2007-07-12
An interesting mistake with ZFS and iSCSI
First I'll show you the symptoms, then I'll explain what I did to shoot myself in the foot:
# zpool create tank01 c0t38d0 # zpool create tank02 c0t39d0 # zpool replace tank01 c0t38d0 c0t42d0
(Time passes, the resilver finishes, and zpool status tank01
shows no
use of c0t38d0.)
# zpool attach -f tank02 c0t39d0 c0t38d0
invalid vdev specification
the following errors must be manually repaired:
/dev/dsk/c0t42d0s0 is part of active ZFS pool tank01. Please see zpool(1M).
(Emphasis mine.)
All of these disks are iSCSI disks being exported from a Linux machine.
The error condition was persistent, lasting through reboots, zpool
export
and zpool import
and so on, while at the same time nothing
said that c0t38d0 was in use or active.
How I shot myself in the foot is simple: I configured all of the iSCSI
disks with the same ScsiId
value.
When I set up the Linux target software, I'd assumed that its 'SCSI ID'
was something like a model name, partly because there's also a ScsiSN
parameter for each disk's nominal serial number. I was totally wrong; it
needs to be a unique identifier, just like the ScsiSN
values (and if
left alone, the target software would have handled it).

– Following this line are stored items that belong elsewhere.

From an optimization exercise on the open Yosys and OpenROAD flow, aimed at small area; shortcuts taken in it are not production practice.
The RTL was checked by simulation tests, not by an equivalence proof against the original design.
Power is estimated from default activity; no workload was simulated.

// ffe_lms_adapt
module ffe_lms_adapt
#(
    parameter int IN_BW      = 11,
    parameter int OUT_BW     = 9,
    parameter int COEF_BW    = 9,
    parameter int N_COEF     = 7,
    parameter int ACC_EXT    = 8,
    parameter int MU_TRAIN   = ffe_pkg::MU_TRAIN_DEF,
    parameter int MU_TRACK   = ffe_pkg::MU_TRACK_DEF,
    parameter int TRAIN_LEN  = 1024,
    parameter int CENTER_TAP = 3
) (
    input  logic                       i_clk,
    input  logic                       i_rst,
    input  logic                       i_en,
    input  logic [IN_BW-1:0]           i_data,
    input  logic [OUT_BW-1:0]          i_ffe_out,
    input  logic                       i_adapt_en,
    input  logic                       i_restart,
    output logic [COEF_BW*N_COEF-1:0]  o_coefs,
    output logic [OUT_BW:0]            o_error,
    output logic [1:0]                 o_state,
    output logic                       o_trained
);
Size: ~2,600 cells after synthesis, ~100 I/O pins.
Settings: LEC_CHECK=0, ABC_AREA=1, CAP_MARGIN=20, CORE_MARGIN=2, CORE_UTILIZATION=40, SLEW_MARGIN=20; clock period 12.0 ns.
standard.sh (not shown) runs the stock make flow with config.mk's settings and CLKGATE_MAP_FILE= SYNTH_SCRIPT=/design/flow/synth_recipe.tcl, a recipe that flattens the netlist after the stock synthesis.
==> flow/flow/run.sh <==
#!/bin/bash
# The standard layout, with two changes:
#  - after the standard synthesis, flow/netopt.py removes inverters around the adder cells
#    (logic and registers unchanged; see the script);
#  - the port buffers are the smallest plain buffer.
set -euo pipefail
R=orfs/results/sky130hd/ffe_lms_adapt/base
bash standard.sh synth > orfs_synth.log 2>&1
python3 flow/netopt.py $R/1_2_yosys.v $R/1_2_yosys_opt.v > netopt.log 2>&1
cp $R/1_2_yosys.v $R/1_2_yosys_std.v
mv $R/1_2_yosys_opt.v $R/1_2_yosys.v
rm -f $R/1_synth.odb
bash standard.sh "BUFFER_PORTS_ARGS=-buffer_cell sky130_fd_sc_hd__buf_1" "CTS_ARGS=-sink_clustering_enable -repair_clock_nets -dont_use_dummy_load" finish > orfs_make.log 2>&1
Other scripts of this flow, unchanged in this note and not shown: flow/flow/netopt.py
==> next run, changes <==
--- a/flow/flow/run.sh
+++ b/flow/flow/run.sh
@@ -12,2 +12,2 @@
 rm -f $R/1_synth.odb
-bash standard.sh "BUFFER_PORTS_ARGS=-buffer_cell sky130_fd_sc_hd__buf_1" "CTS_ARGS=-sink_clustering_enable -repair_clock_nets -dont_use_dummy_load" finish > orfs_make.log 2>&1
+bash standard.sh "BUFFER_PORTS_ARGS=-buffer_cell sky130_fd_sc_hd__buf_1" finish > orfs_make.log 2>&1
- CORE_UTILIZATION: 40 -> 60
- PLACE_DENSITY: unset -> 0.72
=> The new run produced a clean layout. Power rose by about 3%. Clock-buffer cell count rises by 5. Sequential share of layout area hardly moves. Wire length came out lower by 4.1%. Worst hold slack stays flat. Fmax is about the same. Via count went up by about 2.6%. Area after synthesis is unchanged. Setup slack is better by 0.026 ns. Clock skew fell by 0.066 ns.
==> next run, changes <==
--- a/flow/flow/run.sh
+++ b/flow/flow/run.sh
@@ -12,2 +12,2 @@
 rm -f $R/1_synth.odb
-bash standard.sh "BUFFER_PORTS_ARGS=-buffer_cell sky130_fd_sc_hd__buf_1" finish > orfs_make.log 2>&1
+bash standard.sh "BUFFER_PORTS_ARGS=-buffer_cell sky130_fd_sc_hd__buf_1" "CTS_ARGS=-sink_clustering_enable -repair_clock_nets -dont_use_dummy_load -buf_list {sky130_fd_sc_hd__clkbuf_4 sky130_fd_sc_hd__clkbuf_8}" finish > orfs_make.log 2>&1
- CORE_UTILIZATION: 60 -> 40
- PLACE_DENSITY: 0.72 -> unset
What happened:
- routed wire length increases by 4.9%
- final cell count increases by 8.0%
- core utilization decreases by 22 points
- non-clock buffer count increases by 3
- worst setup slack degrades by 0.047 ns
- clock-buffer cell count increases by 13
- synthesized area is unchanged
- global-route usage decreases by 9.1 points
- maximum frequency decreases by 0.41%
- combinational power increases by about 1%
- total power decreases by 4.1%
==> next run, changes <==
--- a/flow/flow/run.sh
+++ b/flow/flow/run.sh
@@ -12,2 +12,2 @@
 rm -f $R/1_synth.odb
-bash standard.sh "BUFFER_PORTS_ARGS=-buffer_cell sky130_fd_sc_hd__buf_1" "CTS_ARGS=-sink_clustering_enable -repair_clock_nets -dont_use_dummy_load -buf_list {sky130_fd_sc_hd__clkbuf_4 sky130_fd_sc_hd__clkbuf_8}" finish > orfs_make.log 2>&1
+bash standard.sh "BUFFER_PORTS_ARGS=-buffer_cell sky130_fd_sc_hd__buf_1" finish > orfs_make.log 2>&1
Outcome: The new run finished with timing, DRC and antenna clean. Area after synthesis stays the same. Sequential cell count stays the same. Routed wire length fell by about 0.6%. Hold slack is about the same. Fmax hardly moves.

afterwards: timing with drivers on the ports:
The flow's constraints put no driver on any port. The routed layouts listed below were extracted and timed again, unchanged, in two steps. Step 1, drivers: a clkbuf_16 drives i_clk and a buf_2 each remaining input, both assumed. Step 2, shift: input delay + t, output delay - t, t = (earliest + latest rising clock arrival at the registers) / 2. This alone moves slack from input paths to output paths. a / b / c = no drivers / after step 1 / after step 2; a / b = the first two.
| run | t (ns) | setup WS [ns] | latest minus earliest clock arrival (ns) | slew at the worst register clock pin (ns) |
|---|---|---|---|---|
| the first run | 0.627 | 0.369 / 0.369 / 0.369 | 0.081 / 0.081 | 0.06 / 0.06 |
| the second run | 0.650 | 0.396 / 0.396 / 0.396 | 0.016 / 0.016 | 0.07 / 0.07 |
| the third run | 0.659 | 0.348 / 0.348 / 0.348 | 0.084 / 0.084 | 0.06 / 0.06 |
| the fourth run | 0.655 | 0.375 / 0.375 / 0.375 | 0.029 / 0.029 | 0.07 / 0.07 |
After both steps setup and hold are still met in every run listed.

What is presumably going on is that ZFS noticed that c0t38d0 has the
same ScsiId
as c0t42d0, concluded that they were two names for the
same actual disk (which is easily possible in a multi-path setup), and
sensibly refused to let me shoot myself in the foot. The one thing I
don't understand is why it only happens with c0t42d0, which is the last
of the iSCSI disks.